──────── Information shown

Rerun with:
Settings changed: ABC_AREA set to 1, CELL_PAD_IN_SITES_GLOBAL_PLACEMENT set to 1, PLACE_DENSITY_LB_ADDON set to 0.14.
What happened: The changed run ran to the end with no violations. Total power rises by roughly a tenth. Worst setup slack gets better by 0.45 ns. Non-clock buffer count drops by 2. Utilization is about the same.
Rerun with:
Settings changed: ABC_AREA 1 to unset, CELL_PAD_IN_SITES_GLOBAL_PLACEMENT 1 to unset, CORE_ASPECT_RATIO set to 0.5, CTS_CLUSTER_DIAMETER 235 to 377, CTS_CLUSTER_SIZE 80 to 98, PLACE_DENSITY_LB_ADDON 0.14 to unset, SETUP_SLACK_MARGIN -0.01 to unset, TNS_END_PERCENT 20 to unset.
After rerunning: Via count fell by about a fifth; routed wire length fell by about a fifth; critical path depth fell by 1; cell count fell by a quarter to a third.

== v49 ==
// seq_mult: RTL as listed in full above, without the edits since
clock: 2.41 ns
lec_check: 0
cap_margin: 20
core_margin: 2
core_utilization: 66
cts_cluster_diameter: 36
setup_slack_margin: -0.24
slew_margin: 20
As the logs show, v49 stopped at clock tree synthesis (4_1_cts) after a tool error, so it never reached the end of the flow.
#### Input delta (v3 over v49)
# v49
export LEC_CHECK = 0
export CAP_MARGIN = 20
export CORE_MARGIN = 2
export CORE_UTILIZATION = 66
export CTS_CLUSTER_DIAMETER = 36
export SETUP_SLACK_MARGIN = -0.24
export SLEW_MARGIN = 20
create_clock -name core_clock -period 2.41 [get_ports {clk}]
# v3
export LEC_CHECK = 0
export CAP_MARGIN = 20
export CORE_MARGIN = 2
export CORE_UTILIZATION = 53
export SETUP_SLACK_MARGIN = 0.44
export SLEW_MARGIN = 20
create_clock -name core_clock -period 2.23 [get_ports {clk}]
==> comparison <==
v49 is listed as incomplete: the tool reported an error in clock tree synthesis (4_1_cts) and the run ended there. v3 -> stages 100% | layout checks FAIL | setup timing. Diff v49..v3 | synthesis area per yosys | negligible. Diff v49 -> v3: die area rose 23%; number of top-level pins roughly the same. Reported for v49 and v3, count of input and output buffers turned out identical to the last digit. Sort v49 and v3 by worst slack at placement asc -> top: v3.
Design bellmanford, start of the top module:
module bellmanford (reset, clock, GMAR1, GMDR1, GMAR2, GMDR2, IMAR, IMDR, WMAR1, WMAR2, WMDR1, WMDR2, WMWDR, WMWAR, WMWE, OMAR, OMDR, OMWAR, OMWDR, OMWE, NegCycle, Finish);
input clock,reset;
output reg [12:0] GMAR1;
input wire [127:0] GMDR1;
output reg [12:0] GMAR2;
input wire [127:0] GMDR2;
output reg [12:0] IMAR;
input wire [7:0] IMDR;
output reg [12:0] WMAR1;
input wire [127:0] WMDR1;
output reg [12:0] WMAR2;
input wire [127:0] WMDR2;
output reg [12:0] WMWAR;
output reg [127:0] WMWDR;
output reg WMWE;
output wire [12:0] OMAR;
output wire [15:0] OMDR;
assign OMAR = 13'b0;
assign OMDR = 16'b0;
output reg [12:0] OMWAR;
output reg [15:0] OMWDR;
output reg OMWE;
output reg NegCycle;
output reg Finish;
parameter [4:0]  
Init    = 4'b0000,
Init1   = 4'b0001,
Init2   = 4'b0010,
Init3   = 4'b0011,
Upd_S   = 4'b0100,
Upd_D   = 4'b0101, 
BFA1    = 4'b0110,
BFA_Stall1 = 4'b0111,
BFA2    = 4'b1000,
BFA_Stall2    = 4'b1001,
BFA3    = 4'b1010,
BFA_Stall3 = 4'b1011,
BFA4    = 4'b1100,
BFA5    = 4'b1101,
BFA_Stall4 = 4'b1110,
BFA6    = 4'b1111,
OP1     = 5'b10000,
OP_Stall1 = 5'b10001,
OP2     = 5'b10010,
OP3     = 5'b10011,
OP4     = 5'b10100,
OP_Stall2 = 5'b10101,
Refresh1 = 5'b10110,
Refresh2 = 5'b10111,
End1 = 5'b11000,
End2 = 5'b11001,
End3 = 5'b11010;
reg [127:0] GMDR1_reg;
reg [127:0] GMDR2_reg;
reg [7:0] IMDR_reg;
reg [127:0] WMDR1_reg;
reg [127:0] WMDR2_reg;
always@(posedge clock)
begin
    GMDR1_reg <= GMDR1;
    GMDR2_reg <= GMDR2;
    IMDR_reg <= IMDR;
    WMDR1_reg <= WMDR1;
    WMDR2_reg <= WMDR2;
end
reg [7:0] NumNodes;
reg [7:0] NodeCounter;
reg [7:0] Ureg;
reg [7:0] NumLinks;
reg [7:0] LinkCounter;
reg [7:0] Vreg[0:8];
reg signed [7:0] Wreg[0:8];
reg signed [7:0] NewWeight;
reg [7:0] Sub;
reg BFA_flag;
reg signed [7:0] DistU;
reg First_Node;
reg NegativeCycleCheck;
reg FirstLine;
reg MultiLine;
reg [4:0]   current_state, next_state;
always@(posedge clock)
begin
       current_state <= next_state;
end
always@(posedge clock)
begin
	if(reset)
	begin
		WMWE <= 1'b0;
		OMWE <= 1'b0;
		Finish <= 1'b0;
		NegCycle <= 1'b0;
  ...
Size: about 560 flip-flops, roughly 25000 µm² of cells after synthesis.
Settings: LEC_CHECK=0, CAP_MARGIN=20, CORE_MARGIN=2, CORE_UTILIZATION=66, SETUP_SLACK_MARGIN=-0.13, SLEW_MARGIN=20; clock period 2.52 ns.
run.sh (not shown) runs the stock make flow with config.mk's settings and CLKGATE_MAP_FILE=.
The baseline ended with an error in I/O pin placement on PPL-0024.
==> inputs of wip/yarrow <==
Design alu_top, start of the top module:
module alu_top (
    input             clk,
    input      [7:0]  a_in,
    input      [7:0]  b_in,
    input      [3:0]  command_in,
    input             oe,
    output reg [15:0] d_out
);
make LEC_CHECK=0 CAP_MARGIN=20 CORE_MARGIN=2 CORE_UTILIZATION=61 SETUP_SLACK_MARGIN=4.07 SLEW_MARGIN=20 finish   # period 16.0 ns
run.sh (not shown) runs the stock make flow with config.mk's settings and CLKGATE_MAP_FILE=.
==> wip/lagoon (differences from wip/yarrow) <==
--- a/flow/config.mk
+++ b/flow/config.mk
@@ -7,6 +7,6 @@
 export LEC_CHECK = 0
 export CAP_MARGIN = 20
 export CORE_MARGIN = 2
-export CORE_UTILIZATION = 61
-export SETUP_SLACK_MARGIN = 4.07
+export CORE_UTILIZATION = 58
+export SETUP_SLACK_MARGIN = 2.29
 export SLEW_MARGIN = 20
==> flow/constraint.sdc (replaced) <==
create_clock -name core_clock -period 13.1 [get_ports {clk}]
set_input_delay 2.6200 -clock core_clock [delete_from_list [all_inputs] [get_ports {clk}]]
set_output_delay 2.6200 -clock core_clock [all_outputs]
set_load 0.01 [all_outputs]
==> wip/fjord (differences from wip/yarrow) <==
==> flow/config.mk (replaced) <==
export PLATFORM = sky130hd
export DESIGN_NAME = alu_top
export DESIGN_NICKNAME = alu_top
export VERILOG_FILES = /design/flow/design.v
export SDC_FILE = /design/flow/constraint.sdc
export NUM_CORES = 4
export LEC_CHECK = 0
export CAP_MARGIN = 5
export CORE_MARGIN = 2
export CORE_UTILIZATION = 70
export SETUP_SLACK_MARGIN = 0.51
export SLEW_MARGIN = 20
==> flow/constraint.sdc (replaced) <==
create_clock -name core_clock -period 9.45 [get_ports {clk}]
set_input_delay 1.8900 -clock core_clock [delete_from_list [all_inputs] [get_ports {clk}]]
set_output_delay 1.8900 -clock core_clock [all_outputs]
set_load 0.01 [all_outputs]
==> wip/garnet (differences from wip/yarrow) <==
--- a/flow/config.mk
+++ b/flow/config.mk
@@ -7,6 +7,7 @@
 export LEC_CHECK = 0
 export CAP_MARGIN = 20
 export CORE_MARGIN = 2
-export CORE_UTILIZATION = 61
-export SETUP_SLACK_MARGIN = 4.07
+export CORE_UTILIZATION = 23
+export CTS_CLUSTER_DIAMETER = 320
+export SETUP_SLACK_MARGIN = 1.54
 export SLEW_MARGIN = 20
==> flow/constraint.sdc (replaced) <==
create_clock -name core_clock -period 24.0 [get_ports {clk}]
set_input_delay 4.8000 -clock core_clock [delete_from_list [all_inputs] [get_ports {clk}]]
set_output_delay 4.8000 -clock core_clock [all_outputs]
set_load 0.01 [all_outputs]
==> results <==
- wip/garnet ran to the end with no violations. wip/yarrow ended with an error in global routing, error GRT-0232. wip/fjord stopped in clock tree synthesis. wip/lagoon produced a layout that fails on max-capacitance violations, max-slew violations, negative setup slack.
- The lowest die area belongs to wip/fjord, the highest to wip/garnet.
- Of wip/garnet and wip/lagoon, wip/garnet has the higher clock skew (gap 0.0060 ns).
- Between wip/lagoon and wip/garnet, the lower critical path depth is in wip/garnet (gap 1).
- Against wip/garnet, the core utilization of wip/lagoon is higher by 61 points.
- Against wip/lagoon, the maximum frequency of wip/garnet is higher by about 8%.
- In area after synthesis, wip/lagoon and wip/fjord do not differ.
==> inputs of v5 <==
Design b58_cliky, start of the top module:
module b58_cliky
	(
		CLOCK_50,						 
    KEY,
    SW,
    HEX0, HEX1, HEX2, HEX3, HEX4, HEX5, HEX6, HEX7,
		PLOT_X,
		PLOT_Y,
		PLOT_COLOUR,
		PLOT_EN
	);
Settings: LEC_CHECK=0, CAP_MARGIN=20, CORE_MARGIN=2, CORE_UTILIZATION=69, CTS_CLUSTER_DIAMETER=54, SETUP_SLACK_MARGIN=1.21, SLEW_MARGIN=20; clock period 11.3 ns.
run.sh (not shown) runs the stock make flow with config.mk's settings and CLKGATE_MAP_FILE=.
==> inputs of v14, as changes to v5 <==
Settings changed: ABC_AREA from default to 1, CELL_PAD_IN_SITES_GLOBAL_PLACEMENT from default to 0, CORE_UTILIZATION 69 to 70, CTS_CLUSTER_DIAMETER 54 to 30, CTS_CLUSTER_SIZE from default to 38, GPL_TIMING_DRIVEN from default to 1, SETUP_SLACK_MARGIN 1.21 to default.
==> flow/constraint.sdc (replaced) <==
create_clock -name core_clock -period 9.18 [get_ports {CLOCK_50}]
set_input_delay 1.8360 -clock core_clock [delete_from_list [all_inputs] [get_ports {CLOCK_50}]]
set_output_delay 1.8360 -clock core_clock [all_outputs]
set_load 0.01 [all_outputs]
==> run notes <==
impl run done, here's what came out: largest net degree at the start of global routing a little over 50, Initial Utilization 0.703, Final WS setup -0.774 ns, DR iter-0 viols roughly 4700, CORE AREA 0.0270 mm2, count of final setup violators 18, outcome finished with violations, R2R depth between 40 and 50, Fail Reasons setup timing, Design Power ~2.1 mW, n_diodes 5, syn_area_per_cell 7.24 um2
(the above is from v5)
==> run notes <==
yosys + openroad results -> First Err [ERROR GRT-0116] Global routing finished with congestion. Check the congestion regions in the DRC Viewer., syn_area_per_cell about 6.1 um2, Exit stage global routing (5_1_grt), placed cell area approximately 0.022 mm2, CTS Buffer Depth 3, routing usage on met2 0.946, CORE AREA 0.0261 mm2, outcome aborted with a tool error, dominant register cell dfxtp_1
(the above is from v14)

* * *

==> 09-08: inputs <==
Starting RTL as in the previous note.
Settings: LEC_CHECK=0, CAP_MARGIN=20, CELL_PAD_IN_SITES_GLOBAL_PLACEMENT=0, CORE_MARGIN=2, CORE_UTILIZATION=72, CTS_CLUSTER_DIAMETER=28, GPL_TIMING_DRIVEN=1, PLACE_DENSITY=0.91, SLEW_MARGIN=20; clock period 7.6 ns.
==> 01-12: changes against 09-08 <==
--- a/flow/config.mk
+++ b/flow/config.mk
@@ -6,10 +6,10 @@
 export NUM_CORES = 4
 export LEC_CHECK = 0
+export ABC_AREA = 1
 export CAP_MARGIN = 20
 export CELL_PAD_IN_SITES_GLOBAL_PLACEMENT = 0
 export CORE_MARGIN = 2
-export CORE_UTILIZATION = 72
-export CTS_CLUSTER_DIAMETER = 28
+export CORE_UTILIZATION = 65
+export CTS_CLUSTER_DIAMETER = 57
 export GPL_TIMING_DRIVEN = 1
-export PLACE_DENSITY = 0.91
 export SLEW_MARGIN = 20
==> flow/constraint.sdc (replaced) <==
create_clock -name core_clock -period 10.3 [get_ports {CLOCK_50}]
set_input_delay 2.0600 -clock core_clock [delete_from_list [all_inputs] [get_ports {CLOCK_50}]]
set_output_delay 2.0600 -clock core_clock [all_outputs]
set_load 0.01 [all_outputs]
==> 03-11: changes against 09-08 <==
==> flow/config.mk (replaced) <==
export PLATFORM = sky130hd
export DESIGN_NAME = b58_cliky
export DESIGN_NICKNAME = b58_cliky
export VERILOG_FILES = /design/flow/design.v
export SDC_FILE = /design/flow/constraint.sdc
export NUM_CORES = 4
export LEC_CHECK = 0
export CAP_MARGIN = 20
export CORE_MARGIN = 2
export CORE_UTILIZATION = 60
export SLEW_MARGIN = 20
==> flow/constraint.sdc (replaced) <==
create_clock -name core_clock -period 8.46 [get_ports {CLOCK_50}]
set_input_delay 1.6920 -clock core_clock [delete_from_list [all_inputs] [get_ports {CLOCK_50}]]
set_output_delay 1.6920 -clock core_clock [all_outputs]
set_load 0.01 [all_outputs]
==> comparison <==
Clock skew: 03-11 is higher than 01-12 (6.5 ps). In 01-12 the total power is lower than in 03-11, by 19%. Against 01-12, the sequential power of 03-11 is higher by 24%. Of 03-11 and 01-12, 03-11 has the higher hold slack (gap 15 ps). The lowest die size belongs to 09-08, the highest to 03-11. Against 03-11, the sequential share of layout area of 01-12 is higher by 0.45 points. 09-08 did not get past 5_1_grt. 01-12 completed, yet does not pass: setup timing. 03-11 finished but failed the layout checks on setup timing.
==> run P: inputs <==
Design Classic_Pong_Top, start of the top module:
module Classic_Pong_Top (
    input clk_i,
    input rst_i,
    input UART_RX_i,
    input sw1_i,
    input sw2_i,
    input sw3_i,
    input sw4_i,
    output VGA_Hsync_o,
    output VGA_Vsync_o,
    output VGA_Red_0_o,
    output VGA_Red_1_o,
    output VGA_Red_2_o,
    output VGA_Grn_0_o,
    output VGA_Grn_1_o,
    output VGA_Grn_2_o,
    output VGA_Blu_0_o,
    output VGA_Blu_1_o,
    output VGA_Blu_2_o
);
    parameter CLKS_PER_BIT = 217;
    parameter VIDEO_WIDTH = 3;  
    parameter TOTAL_COLS = 800;
    parameter TOTAL_ROWS = 525;
    parameter ACTIVE_COLS = 640;
    parameter ACTIVE_ROWS = 480;
    wire [VIDEO_WIDTH-1:0] Red_Video_Pong_w, Red_Video_Porch_w;
    wire [VIDEO_WIDTH-1:0] Grn_Video_Pong_w, Grn_Video_Porch_w;
    wire [VIDEO_WIDTH-1:0] Blu_Video_Pong_w, Blu_Video_Porch_w;
    wire rx_dv_w;
    UART_RX #(.CLKS_PER_BIT(CLKS_PER_BIT)) UART_RX_Inst
    (
        .clk_i(clk_i),
        .rst_i(rst_i),
        .rx_serial_i(UART_RX_i),
        .rx_dv_o(rx_dv_w),
        .rx_byte_o()
    );
    wire Hsync_w, Vsync_w;
    VGA_Sync_Pulse #( 
        .TOTAL_COLS(TOTAL_COLS),
        .TOTAL_ROWS(TOTAL_ROWS),
        .ACTIVE_COLS(ACTIVE_COLS),
        .ACTIVE_ROWS(ACTIVE_ROWS) 
    ) VGA_Sync_Inst (
        .clk_i(clk_i),
        .rst_i(rst_i),
        .Hsync_o(Hsync_w),
        .Vsync_o(Vsync_w),
  ...
==> flow/config.mk <==
export PLATFORM = sky130hd
export DESIGN_NAME = Classic_Pong_Top
export DESIGN_NICKNAME = Classic_Pong_Top
export VERILOG_FILES = /design/flow/design.v
export SDC_FILE = /design/flow/constraint.sdc
export NUM_CORES = 4
export LEC_CHECK = 0
export ABC_AREA = 1
export CAP_MARGIN = 40
export CORE_ASPECT_RATIO = 1.34
export CORE_MARGIN = 2
export CORE_UTILIZATION = 72
export CTS_CLUSTER_SIZE = 10
export PLACE_DENSITY = 0.38
export SETUP_SLACK_MARGIN = 1.51
export SLEW_MARGIN = 20
export TNS_END_PERCENT = 5
==> flow/constraint.sdc <==
create_clock -name core_clock -period 5.31 [get_ports {clk_i}]
set_input_delay 1.0620 -clock core_clock [delete_from_list [all_inputs] [get_ports {clk_i}]]
set_output_delay 1.0620 -clock core_clock [all_outputs]
set_load 0.01 [all_outputs]
run.sh (not shown) runs the stock make flow with config.mk's settings and CLKGATE_MAP_FILE=.
==> run D: changes against run P <==
Settings changed: CAP_MARGIN 40 to 20, CORE_ASPECT_RATIO 1.34 to default, CTS_CLUSTER_SIZE 10 to 72, PLACE_DENSITY 0.38 to default, PLACE_DENSITY_LB_ADDON from default to 0.01, SETUP_SLACK_MARGIN 1.51 to -0.14, TNS_END_PERCENT 5 to default.
==> results.yml <==
# yosys + openroad results
detailed_routing:
  wl_met2_um: 20900
  first_pass_iters: 25
run_status:
  outcome: "complete, no violations"
grt:
  grt_first_pass_wirelength_um: 68800
power:
  total_power_mw: 4.65
  power.clock.total_mw: 2.20
timing:
  achievable-frequency_ghz: 0.334
worst_setup_path:
  worstPathRequired_ns: 5.73
cts:
  cts_inserted_buffers: 37
finish:
  buffer_area_share_pct: 1.16
floorplanning:
  die.size.x_um: 140
# the run above: run P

────────────────

The problem:
Copy every line of the records above, starting with the first, up to and including the line containing "core_margin: 2".

Result:
Rerun with:
Settings changed: ABC_AREA set to 1, CELL_PAD_IN_SITES_GLOBAL_PLACEMENT set to 1, PLACE_DENSITY_LB_ADDON set to 0.14.
What happened: The changed run ran to the end with no violations. Total power rises by roughly a tenth. Worst setup slack gets better by 0.45 ns. Non-clock buffer count drops by 2. Utilization is about the same.
Rerun with:
Settings changed: ABC_AREA 1 to unset, CELL_PAD_IN_SITES_GLOBAL_PLACEMENT 1 to unset, CORE_ASPECT_RATIO set to 0.5, CTS_CLUSTER_DIAMETER 235 to 377, CTS_CLUSTER_SIZE 80 to 98, PLACE_DENSITY_LB_ADDON 0.14 to unset, SETUP_SLACK_MARGIN -0.01 to unset, TNS_END_PERCENT 20 to unset.
After rerunning: Via count fell by about a fifth; routed wire length fell by about a fifth; critical path depth fell by 1; cell count fell by a quarter to a third.

== v49 ==
// seq_mult: RTL as listed in full above, without the edits since
clock: 2.41 ns
lec_check: 0
cap_margin: 20
core_margin: 2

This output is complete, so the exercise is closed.